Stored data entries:
☆ ☆ ☆ ☆ ☆

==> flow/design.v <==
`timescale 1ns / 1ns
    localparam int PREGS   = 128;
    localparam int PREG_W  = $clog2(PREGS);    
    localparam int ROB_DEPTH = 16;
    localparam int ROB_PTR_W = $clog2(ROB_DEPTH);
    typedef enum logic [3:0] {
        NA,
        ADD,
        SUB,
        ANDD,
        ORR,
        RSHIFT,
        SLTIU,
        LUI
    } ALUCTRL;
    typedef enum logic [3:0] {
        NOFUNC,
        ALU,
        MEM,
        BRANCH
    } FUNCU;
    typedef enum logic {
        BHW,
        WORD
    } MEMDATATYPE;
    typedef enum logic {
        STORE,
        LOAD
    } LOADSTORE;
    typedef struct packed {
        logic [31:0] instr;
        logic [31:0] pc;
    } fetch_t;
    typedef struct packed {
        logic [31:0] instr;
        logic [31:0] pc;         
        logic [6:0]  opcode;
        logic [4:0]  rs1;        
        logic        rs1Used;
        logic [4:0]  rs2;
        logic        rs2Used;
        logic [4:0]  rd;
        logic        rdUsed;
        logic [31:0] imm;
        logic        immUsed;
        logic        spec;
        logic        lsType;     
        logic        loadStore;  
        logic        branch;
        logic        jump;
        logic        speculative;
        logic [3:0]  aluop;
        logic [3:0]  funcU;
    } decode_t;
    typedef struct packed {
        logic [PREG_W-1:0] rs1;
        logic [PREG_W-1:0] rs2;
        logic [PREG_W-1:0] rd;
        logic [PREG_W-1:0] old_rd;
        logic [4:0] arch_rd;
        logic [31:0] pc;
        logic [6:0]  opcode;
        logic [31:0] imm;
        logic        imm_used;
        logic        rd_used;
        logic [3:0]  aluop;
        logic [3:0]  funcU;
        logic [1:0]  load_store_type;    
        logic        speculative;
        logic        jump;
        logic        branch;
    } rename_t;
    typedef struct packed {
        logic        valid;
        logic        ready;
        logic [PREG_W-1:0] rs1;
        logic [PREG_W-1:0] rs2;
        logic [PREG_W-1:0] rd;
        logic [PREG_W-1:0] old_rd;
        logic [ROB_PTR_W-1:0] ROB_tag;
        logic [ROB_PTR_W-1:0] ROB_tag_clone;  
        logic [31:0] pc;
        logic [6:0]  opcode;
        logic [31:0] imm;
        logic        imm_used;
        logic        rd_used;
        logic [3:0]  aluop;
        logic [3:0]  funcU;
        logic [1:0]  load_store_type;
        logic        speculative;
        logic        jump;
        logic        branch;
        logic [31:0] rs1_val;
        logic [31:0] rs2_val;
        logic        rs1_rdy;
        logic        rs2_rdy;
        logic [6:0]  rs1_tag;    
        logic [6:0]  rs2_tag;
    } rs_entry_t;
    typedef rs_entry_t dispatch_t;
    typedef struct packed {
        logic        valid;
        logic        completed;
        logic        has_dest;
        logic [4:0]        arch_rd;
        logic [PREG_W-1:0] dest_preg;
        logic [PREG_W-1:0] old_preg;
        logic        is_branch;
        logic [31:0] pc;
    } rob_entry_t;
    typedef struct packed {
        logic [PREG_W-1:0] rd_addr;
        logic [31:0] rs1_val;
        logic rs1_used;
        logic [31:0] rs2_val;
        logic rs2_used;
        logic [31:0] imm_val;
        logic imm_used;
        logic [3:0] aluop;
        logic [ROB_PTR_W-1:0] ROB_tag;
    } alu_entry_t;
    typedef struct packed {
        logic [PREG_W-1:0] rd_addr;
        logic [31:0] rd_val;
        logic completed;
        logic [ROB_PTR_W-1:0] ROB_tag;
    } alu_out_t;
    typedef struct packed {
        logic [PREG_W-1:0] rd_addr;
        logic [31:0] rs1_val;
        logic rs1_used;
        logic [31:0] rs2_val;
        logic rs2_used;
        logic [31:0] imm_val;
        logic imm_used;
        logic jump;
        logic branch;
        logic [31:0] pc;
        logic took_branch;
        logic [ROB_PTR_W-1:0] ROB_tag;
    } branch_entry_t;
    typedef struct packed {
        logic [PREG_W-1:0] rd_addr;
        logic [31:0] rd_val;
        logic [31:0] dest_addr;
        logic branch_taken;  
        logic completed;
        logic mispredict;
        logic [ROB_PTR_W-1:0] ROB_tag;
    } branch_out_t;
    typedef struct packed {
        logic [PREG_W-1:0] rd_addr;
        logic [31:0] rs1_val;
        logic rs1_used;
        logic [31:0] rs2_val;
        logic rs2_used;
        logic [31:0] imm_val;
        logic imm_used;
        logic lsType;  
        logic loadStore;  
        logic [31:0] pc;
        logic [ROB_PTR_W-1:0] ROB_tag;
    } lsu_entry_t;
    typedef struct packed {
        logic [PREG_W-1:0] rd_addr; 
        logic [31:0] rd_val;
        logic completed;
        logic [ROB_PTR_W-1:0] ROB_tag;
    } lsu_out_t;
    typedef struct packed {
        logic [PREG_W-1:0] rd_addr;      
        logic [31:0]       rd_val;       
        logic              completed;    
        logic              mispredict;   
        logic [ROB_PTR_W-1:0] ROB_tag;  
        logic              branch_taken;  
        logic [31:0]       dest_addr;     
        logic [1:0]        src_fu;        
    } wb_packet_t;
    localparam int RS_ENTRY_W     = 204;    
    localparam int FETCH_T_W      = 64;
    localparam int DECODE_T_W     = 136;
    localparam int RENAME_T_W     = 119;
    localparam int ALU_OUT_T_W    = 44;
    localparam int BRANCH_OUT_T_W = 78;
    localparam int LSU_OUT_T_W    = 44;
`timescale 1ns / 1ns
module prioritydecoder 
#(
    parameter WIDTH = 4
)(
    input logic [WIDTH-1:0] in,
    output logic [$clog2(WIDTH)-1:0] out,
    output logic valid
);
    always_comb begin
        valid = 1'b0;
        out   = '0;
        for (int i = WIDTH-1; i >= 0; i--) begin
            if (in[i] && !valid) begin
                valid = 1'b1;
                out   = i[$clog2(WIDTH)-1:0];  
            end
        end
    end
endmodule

☆ ☆ ☆ ☆ ☆

▸ Exercise directions
Exactly and without omission, set down every entry.

▸ Output of the exercise
==> flow/design.v <==
`timescale 1ns / 1ns
    localparam int PREGS   = 128;
    localparam int PREG_W  = $clog2(PREGS);    
    localparam int ROB_DEPTH = 16;
    localparam int ROB_PTR_W = $clog2(ROB_DEPTH);
    typedef enum logic [3:0] {
        NA,
        ADD,
        SUB,
        ANDD,
        ORR,
        RSHIFT,
        SLTIU,
        LUI
    } ALUCTRL;
    typedef enum logic [3:0] {
        NOFUNC,
        ALU,
        MEM,
        BRANCH
    } FUNCU;
    typedef enum logic {
        BHW,
        WORD
    } MEMDATATYPE;
    typedef enum logic {
        STORE,
        LOAD
    } LOADSTORE;
    typedef struct packed {
        logic [31:0] instr;
        logic [31:0] pc;
    } fetch_t;
    typedef struct packed {
        logic [31:0] instr;
        logic [31:0] pc;         
        logic [6:0]  opcode;
        logic [4:0]  rs1;        
        logic        rs1Used;
        logic [4:0]  rs2;
        logic        rs2Used;
        logic [4:0]  rd;
        logic        rdUsed;
        logic [31:0] imm;
        logic        immUsed;
        logic        spec;
        logic        lsType;     
        logic        loadStore;  
        logic        branch;
        logic        jump;
        logic        speculative;
        logic [3:0]  aluop;
        logic [3:0]  funcU;
    } decode_t;
    typedef struct packed {
        logic [PREG_W-1:0] rs1;
        logic [PREG_W-1:0] rs2;
        logic [PREG_W-1:0] rd;
        logic [PREG_W-1:0] old_rd;
        logic [4:0] arch_rd;
        logic [31:0] pc;
        logic [6:0]  opcode;
        logic [31:0] imm;
        logic        imm_used;
        logic        rd_used;
        logic [3:0]  aluop;
        logic [3:0]  funcU;
        logic [1:0]  load_store_type;    
        logic        speculative;
        logic        jump;
        logic        branch;
    } rename_t;
    typedef struct packed {
        logic        valid;
        logic        ready;
        logic [PREG_W-1:0] rs1;
        logic [PREG_W-1:0] rs2;
        logic [PREG_W-1:0] rd;
        logic [PREG_W-1:0] old_rd;
        logic [ROB_PTR_W-1:0] ROB_tag;
        logic [ROB_PTR_W-1:0] ROB_tag_clone;  
        logic [31:0] pc;
        logic [6:0]  opcode;
        logic [31:0] imm;
        logic        imm_used;
        logic        rd_used;
        logic [3:0]  aluop;
        logic [3:0]  funcU;
        logic [1:0]  load_store_type;
        logic        speculative;
        logic        jump;
        logic        branch;
        logic [31:0] rs1_val;
        logic [31:0] rs2_val;
        logic        rs1_rdy;
        logic        rs2_rdy;
        logic [6:0]  rs1_tag;    
        logic [6:0]  rs2_tag;
    } rs_entry_t;
    typedef rs_entry_t dispatch_t;
    typedef struct packed {
        logic        valid;
        logic        completed;
        logic        has_dest;
        logic [4:0]        arch_rd;
        logic [PREG_W-1:0] dest_preg;
        logic [PREG_W-1:0] old_preg;
        logic        is_branch;
        logic [31:0] pc;
    } rob_entry_t;
    typedef struct packed {
        logic [PREG_W-1:0] rd_addr;
        logic [31:0] rs1_val;
        logic rs1_used;
        logic [31:0] rs2_val;
        logic rs2_used;
        logic [31:0] imm_val;
        logic imm_used;
        logic [3:0] aluop;
        logic [ROB_PTR_W-1:0] ROB_tag;
    } alu_entry_t;
    typedef struct packed {
        logic [PREG_W-1:0] rd_addr;
        logic [31:0] rd_val;
        logic completed;
        logic [ROB_PTR_W-1:0] ROB_tag;
    } alu_out_t;
    typedef struct packed {
        logic [PREG_W-1:0] rd_addr;
        logic [31:0] rs1_val;
        logic rs1_used;
        logic [31:0] rs2_val;
        logic rs2_used;
        logic [31:0] imm_val;
        logic imm_used;
        logic jump;
        logic branch;
        logic [31:0] pc;
        logic took_branch;
        logic [ROB_PTR_W-1:0] ROB_tag;
    } branch_entry_t;
    typedef struct packed {
        logic [PREG_W-1:0] rd_addr;
        logic [31:0] rd_val;
        logic [31:0] dest_addr;
        logic branch_taken;  
        logic completed;
        logic mispredict;
        logic [ROB_PTR_W-1:0] ROB_tag;
    } branch_out_t;
    typedef struct packed {
        logic [PREG_W-1:0] rd_addr;
        logic [31:0] rs1_val;
        logic rs1_used;
        logic [31:0] rs2_val;
        logic rs2_used;
        logic [31:0] imm_val;
        logic imm_used;
        logic lsType;  
        logic loadStore;  
        logic [31:0] pc;
        logic [ROB_PTR_W-1:0] ROB_tag;
    } lsu_entry_t;
    typedef struct packed {
        logic [PREG_W-1:0] rd_addr; 
        logic [31:0] rd_val;
        logic completed;
        logic [ROB_PTR_W-1:0] ROB_tag;
    } lsu_out_t;
    typedef struct packed {
        logic [PREG_W-1:0] rd_addr;      
        logic [31:0]       rd_val;       
        logic              completed;    
        logic              mispredict;   
        logic [ROB_PTR_W-1:0] ROB_tag;  
        logic              branch_taken;  
        logic [31:0]       dest_addr;     
        logic [1:0]        src_fu;        
    } wb_packet_t;
    localparam int RS_ENTRY_W     = 204;    
    localparam int FETCH_T_W      = 64;
    localparam int DECODE_T_W     = 136;
    localparam int RENAME_T_W     = 119;
    localparam int ALU_OUT_T_W    = 44;
    localparam int BRANCH_OUT_T_W = 78;
    localparam int LSU_OUT_T_W    = 44;
`timescale 1ns / 1ns
module prioritydecoder 
#(
    parameter WIDTH = 4
)(
    input logic [WIDTH-1:0] in,
    output logic [$clog2(WIDTH)-1:0] out,
    output logic valid
);
    always_comb begin
        valid = 1'b0;
        out   = '0;
        for (int i = WIDTH-1; i >= 0; i--) begin
            if (in[i] && !valid) begin
                valid = 1'b1;
                out   = i[$clog2(WIDTH)-1:0];  
            end
        end
    end
endmodule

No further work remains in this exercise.